Counting Sheep is So Last Year: 5 Ways to Fall Asleep Faster

Are you spending more time trying to fall asleep rather than actually sleeping? You’re not alone. Just the act of trying too hard can cause (or continue) a cycle of anxious, nerve-wracking energy that keeps our minds awake.

Poor sleep can have negative effects on many parts of your body and brain, including learning, memory, mood, emotions, and various biological functions. Simple lifestyle changes can make a world of difference to your quality of sleep.

5 Ways to Fall Asleep Faster

Different things work for different people, so take some time to experiment to find what works. You can have the very best bedding and pillow and still have difficulties falling asleep, so here are 5 ways to help you fall asleep faster.

Put your devices down… or protect your eyes.

As much as you might like to unwind by scrolling through Instagram or even reading an article or two, exposing your eyes to blue light can actually prompt you to feel more awake. The National Sleep Foundation recommends to discontinue using electronic devices at least 30 minutes before you head to bed.

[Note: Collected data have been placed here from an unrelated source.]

File: src/design/lbs_pkg.sv
// Package for the LED blink sequencer: request codes, input kinds, status codes,
// program store sizing, and stream payload widths.
// No dependencies.
package lbs_pkg;

    localparam int PROG_DEPTH  = 32;
    localparam int PROG_IDX_W  = 5;
    localparam int POS_W       = 6;
    localparam int MAX_STEPS   = 33;
    localparam int STEP_W      = $clog2(MAX_STEPS + 1);

    localparam int S_TDATA_W   = 40;
    localparam int S_TUSER_W   = 2;
    localparam int M_TDATA_W   = 24;

    localparam logic [15:0] PERIOD_SLOW = 16'd250;
    localparam logic [15:0] PERIOD_FAST = 16'd100;
    localparam logic [6:0]  CHUNK_MS    = 7'd100;

    localparam logic [7:0] RQ_READ   = 8'hD0;
    localparam logic [7:0] RQ_TOGGLE = 8'hD1;
    localparam logic [7:0] RQ_SET    = 8'hD3;
    localparam logic [7:0] RQ_SEQ    = 8'hD4;
    localparam logic [7:0] RQ_BOOT   = 8'hB0;

    typedef enum logic [1:0] {
        KIND_TICK   = 2'd0,
        KIND_REQ    = 2'd1,
        KIND_DATA   = 2'd2,
        KIND_IGNORE = 2'd3
    } t_kind;

    typedef enum logic [1:0] {
        ST_OK          = 2'd0,
        ST_REPLY       = 2'd1,
        ST_UNSUPPORTED = 2'd2,
        ST_BOOT        = 2'd3
    } t_status;

endpackage

File: src/design/led_blink_sequencer.sv
// LED blink sequencer top level: request decode, blink delay timer and the
// program sequencer that steps one opcode fetch per cycle.
// Depends on lbs_pkg.
//
// Channel   Direction  Contents
// s_axis    in         tuser kind, tdata request/value/byte/index, tlast final byte
// m_axis    out        tdata led/status/reply/length/playing
//
// A control request, data byte or ignored kind is handled when it is accepted, and
// its result is registered. A tick passes through S_TICK, then through S_RUN once
// per program fetch through the shared fetch/decode step, and once more when the
// step bound is reached, then through S_DONE, which registers its result.
// The input is not ready while a tick is in work or a result is still held.
// Reset clears the 32-byte program store and all other state but the output data register.
module led_blink_sequencer (
    input  logic                           i_clk,
    input  logic                           i_rst_n,
    input  logic                           i_s_axis_tvalid,
    output logic                           o_s_axis_tready,
    // [7:0] request_code, [23:8] setup_value, [31:24] data_byte,
    // [36:32] data_index, [39:37] zero
    input  logic [lbs_pkg::S_TDATA_W-1:0]  i_s_axis_tdata,
    // [1:0] kind
    input  logic [lbs_pkg::S_TUSER_W-1:0]  i_s_axis_tuser,
    input  logic                           i_s_axis_tlast,
    output logic                           o_m_axis_tvalid,
    input  logic                           i_m_axis_tready,
    // [0] led, [2:1] status, [18:3] reply_value, [20:19] reply_length,
    // [21] playing, [23:22] zero
    output logic [lbs_pkg::M_TDATA_W-1:0]  o_m_axis_tdata
);
    import lbs_pkg::*;

    typedef enum logic [1:0] {
        S_IDLE,
        S_TICK,
        S_RUN,
        S_DONE
    } t_state;

    t_state                 r_state, n_state;
    logic [15:0]            r_period, n_period;
    logic                   r_seq, n_seq;
    logic [7:0]             r_store [PROG_DEPTH];
    logic [POS_W-1:0]       r_pos, n_pos;
    logic                   r_led, n_led;
    logic [15:0]            r_delay, n_delay;
    logic [6:0]             r_chunk, n_chunk;
    logic [15:0]            r_capt, n_capt;
    logic                   r_running, n_running;
    logic [STEP_W-1:0]      r_steps, n_steps;
    logic                   r_out_valid, n_out_valid;
    logic [M_TDATA_W-1:0]   r_out_data, n_out_data;

    logic                   wr_en;
    logic [PROG_IDX_W-1:0]  wr_addr;
    logic [7:0]             wr_data;

    logic                   accept;
    t_kind                  in_kind;
    logic [7:0]             in_code;
    logic [15:0]            in_value;
    logic [7:0]             in_byte;
    logic [PROG_IDX_W-1:0]  in_index;

    logic                   adv_start;
    logic [15:0]            adv_src;
    logic [15:0]            adv_cap;
    logic [6:0]             adv_chunk_in;
    logic [15:0]            adv_rem;
    logic [6:0]             adv_chunk;
    logic                   adv_end;
    logic [7:0]             op;

    function automatic logic [M_TDATA_W-1:0] pack_out(
        input logic        led,
        input t_status     status,
        input logic [15:0] reply,
        input logic [1:0]  rlen,
        input logic        playing
    );
        logic [M_TDATA_W-1:0] word;
        word        = '0;
        word[0]     = led;
        word[2:1]   = status;
        word[18:3]  = reply;
        word[20:19] = rlen;
        word[21]    = playing;
        return word;
    endfunction

    assign in_kind  = t_kind'(i_s_axis_tuser[1:0]);
    assign in_code  = i_s_axis_tdata[7:0];
    assign in_value = i_s_axis_tdata[23:8];
    assign in_byte  = i_s_axis_tdata[31:24];
    assign in_index = i_s_axis_tdata[36:32];

    assign o_s_axis_tready = (r_state == S_IDLE) && (!r_out_valid || i_m_axis_tready);
    assign accept          = i_s_axis_tvalid && o_s_axis_tready;
    assign o_m_axis_tvalid = r_out_valid;
    assign o_m_axis_tdata  = r_out_data;

    assign op = r_store[r_pos[PROG_IDX_W-1:0]];

    // One millisecond of the blink delay, starting a new one from the period if none runs.
    always_comb begin
        adv_start    = !r_running && (r_delay == 16'd0);
        adv_src      = adv_start ? r_period : r_delay;
        adv_cap      = adv_start ? r_period : r_capt;
        adv_chunk_in = adv_start ? 7'd0 : r_chunk;
        adv_rem      = adv_src - 16'd1;
        adv_chunk    = adv_chunk_in + 7'd1;
        if (adv_chunk >= CHUNK_MS) begin
            adv_chunk = 7'd0;
            if (adv_rem != 16'd0 && r_period != adv_cap) begin
                adv_rem = 16'd0;
            end
        end
        adv_end = (adv_rem == 16'd0);
        if (adv_end) begin
            adv_chunk = 7'd0;
        end
    end

    always_comb begin
        n_state     = r_state;
        n_period    = r_period;
        n_seq       = r_seq;
        n_pos       = r_pos;
        n_led       = r_led;
        n_delay     = r_delay;
        n_chunk     = r_chunk;
        n_capt      = r_capt;
        n_running   = r_running;
        n_steps     = r_steps;
        n_out_valid = r_out_valid && !i_m_axis_tready;
        n_out_data  = r_out_data;
        wr_en       = 1'b0;
        wr_addr     = in_index;
        wr_data     = in_byte;

        case (r_state)
            S_IDLE: begin
                if (accept) begin
                    n_out_valid = 1'b1;
                    n_out_data  = pack_out(r_led, ST_OK, 16'd0, 2'd0, r_running);
                    case (in_kind)
                        KIND_TICK: begin
                            n_out_valid = 1'b0;
                            n_state     = S_TICK;
                        end
                        KIND_REQ: begin
                            case (in_code)
                                RQ_READ: begin
                                    n_out_data = pack_out(r_led, ST_REPLY, r_period, 2'd2,
                                                          r_running);
                                end
                                RQ_TOGGLE: begin
                                    n_period = (r_period == PERIOD_SLOW) ? PERIOD_FAST
                                                                         : PERIOD_SLOW;
                                    n_seq    = 1'b0;
                                end
                                RQ_SET: begin
                                    n_period = in_value;
                                    n_seq    = 1'b0;
                                end
                                RQ_SEQ: begin
                                    n_seq = 1'b0;
                                end
                                RQ_BOOT: begin
                                    n_out_data = pack_out(r_led, ST_BOOT, 16'd0, 2'd0,
                                                          r_running);
                                end
                                default: begin
                                    n_out_data = pack_out(r_led, ST_UNSUPPORTED, 16'd0, 2'd0,
                                                          r_running);
                                end
                            endcase
                        end
                        KIND_DATA: begin
                            if (in_code == RQ_SEQ) begin
                                wr_en = ({1'b0, in_index} < POS_W'(PROG_DEPTH));
                                if (i_s_axis_tlast) begin
                                    n_seq    = 1'b1;
                                    n_period = 16'd0;
                                end
                            end
                        end
                        default: begin
                        end
                    endcase
                end
            end

            S_TICK: begin
                n_steps = '0;
                n_state = S_DONE;
                if (r_running) begin
                    if (r_delay != 16'd0) begin
                        n_delay = adv_rem;
                        n_chunk = adv_chunk;
                        if (adv_end) begin
                            n_state = S_RUN;
                        end
                    end else begin
                        n_state = S_RUN;
                    end
                end else if (r_delay == 16'd0 && r_seq) begin
                    n_running = 1'b1;
                    n_period  = PERIOD_FAST;
                    n_pos     = '0;
                    n_delay   = 16'd0;
                    n_chunk   = 7'd0;
                    n_state   = S_RUN;
                end else if (r_delay == 16'd0 && r_period == 16'd0) begin
                    n_led = !r_led;
                end else begin
                    n_capt  = adv_cap;
                    n_delay = adv_rem;
                    n_chunk = adv_chunk;
                    if (adv_end) begin
                        n_led = !r_led;
                        if (r_seq) begin
                            n_running = 1'b1;
                            n_period  = PERIOD_FAST;
                            n_pos     = '0;
                            n_state   = S_RUN;
                        end
                    end
                end
            end

            S_RUN: begin
                if (r_steps == STEP_W'(MAX_STEPS)) begin
                    n_state = S_DONE;
                end else if (r_pos >= POS_W'(PROG_DEPTH) || op == 8'd0 || !r_seq) begin
                    n_pos     = r_pos + POS_W'(1);
                    n_led     = 1'b0;
                    n_seq     = 1'b0;
                    n_running = 1'b0;
                    n_delay   = 16'd0;
                    n_chunk   = 7'd0;
                    n_state   = S_DONE;
                    if (r_pos >= POS_W'(PROG_DEPTH)) begin
                        n_pos = r_pos;
                    end
                end else if (op[7]) begin
                    n_pos   = POS_W'(op[4:0]);
                    n_steps = r_steps + STEP_W'(1);
                end else begin
                    n_pos   = r_pos + POS_W'(1);
                    n_led   = op[4];
                    n_capt  = r_period;
                    n_delay = {6'd0, op[3:0], 6'd0};
                    n_chunk = 7'd0;
                    n_steps = r_steps + STEP_W'(1);
                    if (op[3:0] != 4'd0) begin
                        n_state = S_DONE;
                    end
                end
            end

            S_DONE: begin
                n_out_valid = 1'b1;
                n_out_data  = pack_out(r_led, ST_OK, 16'd0, 2'd0, r_running);
                n_state     = S_IDLE;
            end

            default: begin
                n_state = S_IDLE;
            end
        endcase
    end

    always_ff @(posedge i_clk) begin
        if (!i_rst_n) begin
            r_state     <= S_IDLE;
            r_period    <= PERIOD_SLOW;
            r_seq       <= 1'b0;
            r_pos       <= '0;
            r_led       <= 1'b0;
            r_delay     <= 16'd0;
            r_chunk     <= 7'd0;
            r_capt      <= PERIOD_SLOW;
            r_running   <= 1'b0;
            r_steps     <= '0;
            r_out_valid <= 1'b0;
            for (int i = 0; i < PROG_DEPTH; i++) begin
                r_store[i] <= 8'd0;
            end
        end else begin
            r_state     <= n_state;
            r_period    <= n_period;
            r_seq       <= n_seq;
            r_pos       <= n_pos;
            r_led       <= n_led;
            r_delay     <= n_delay;
            r_chunk     <= n_chunk;
            r_capt      <= n_capt;
            r_running   <= n_running;
            r_steps     <= n_steps;
            r_out_valid <= n_out_valid;
            if (wr_en) begin
                r_store[wr_addr] <= wr_data;
            end
        end
        r_out_data <= n_out_data;
    end

`ifndef SYNTHESIS
    a_steps_bounded: assert property (@(posedge i_clk) disable iff (!i_rst_n)
        r_steps <= STEP_W'(MAX_STEPS))
        else $error("Opcode step count exceeded its bound.");

    a_chunk_below_limit: assert property (@(posedge i_clk) disable iff (!i_rst_n)
        r_chunk < CHUNK_MS)
        else $error("Chunk counter reached the chunk length.");

    a_run_needs_playback: assert property (@(posedge i_clk) disable iff (!i_rst_n)
        (r_state == S_RUN) |-> r_running)
        else $error("Program sequencer stepped without playback running.");

    a_tick_result_held: assert property (@(posedge i_clk) disable iff (!i_rst_n)
        (r_state == S_TICK || r_state == S_RUN) |-> !r_out_valid)
        else $error("A result was pending while a tick was in work.");
`endif

endmodule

If you absolutely can't imagine parting ways with your devices, you should wear blue light glasses while using them.

Adjust your sleep position.

Traditionally, it was believed that back sleepers had a better quality of sleep. However, research has shown that this might not be the best position to sleep in, as it could lead to blocked airways, sleep apnea, and snoring.

Although individual preferences play an important role in choosing sleep position, the side position seems to be linked to high-quality sleep.

Regardless of which position you sleep in, be sure to have a pillow that supports your head and neck with proper alignment. A side sleeper pillow, made specifically for your sleeping position can help you fall asleep faster and stay asleep longer.

Get on a schedule.

Many people find that setting a sleep schedule helps them fall asleep easier.

Your body has its own regulatory system called the circadian rhythm. This internal clock cues your body to feel alert during the day but sleepy at night. Waking up and going to bed at the same times each day can help your internal clock keep a regular schedule.

Set a specific bedtime and try to stick to it every night. If you don't fall asleep within about 20 minutes, leave your bedroom and do something relaxing. Read or listen to soothing music. Go back to bed when you're tired. Repeat as needed.

Once your body adjusts to this scheduled bedtime, it’ll be easier to fall asleep and wake up around the same time every day.

Exercise during the day.

It's no secret that moving your body is the premise of a happy, healthy life. Physical activity is often considered beneficial to healthy sleep.
Exercise can increase the duration and quality of sleep by boosting the production of serotonin in the brain and decreasing levels of cortisol, the stress hormone. Research shows that people with chronic insomnia who exercise moderately just once reduce the time it takes to fall asleep by 55% later that night.

Even if you can't make it to the gym or out on a long run, remember that even a short walk or two throughout the day is a step in the right direction to a better snooze.

Use a White Noise App.

Using white noise apps is a popular and inexpensive way to produce ambient sounds to help people with their sleep. There are now a wide selection of white noise apps available.

White noise apps can help people fall or stay asleep. White noise is a constant soothing sound that blocks out other unwanted sounds that may prevent or disturb a person’s sleep. Examples of white noise include the sounds of steady rain, waves, and a circulating fan.

Everyone is different, so figuring out what works best for you may take some trial and error. Try several of these tips to help yourself get to sleep faster. If your sleep problems worsen over time or do not improve with these tips, there may be a medical cause, such as sleep apnea or periodic limb movement disorder, which requires a doctor’s evaluation and treatment.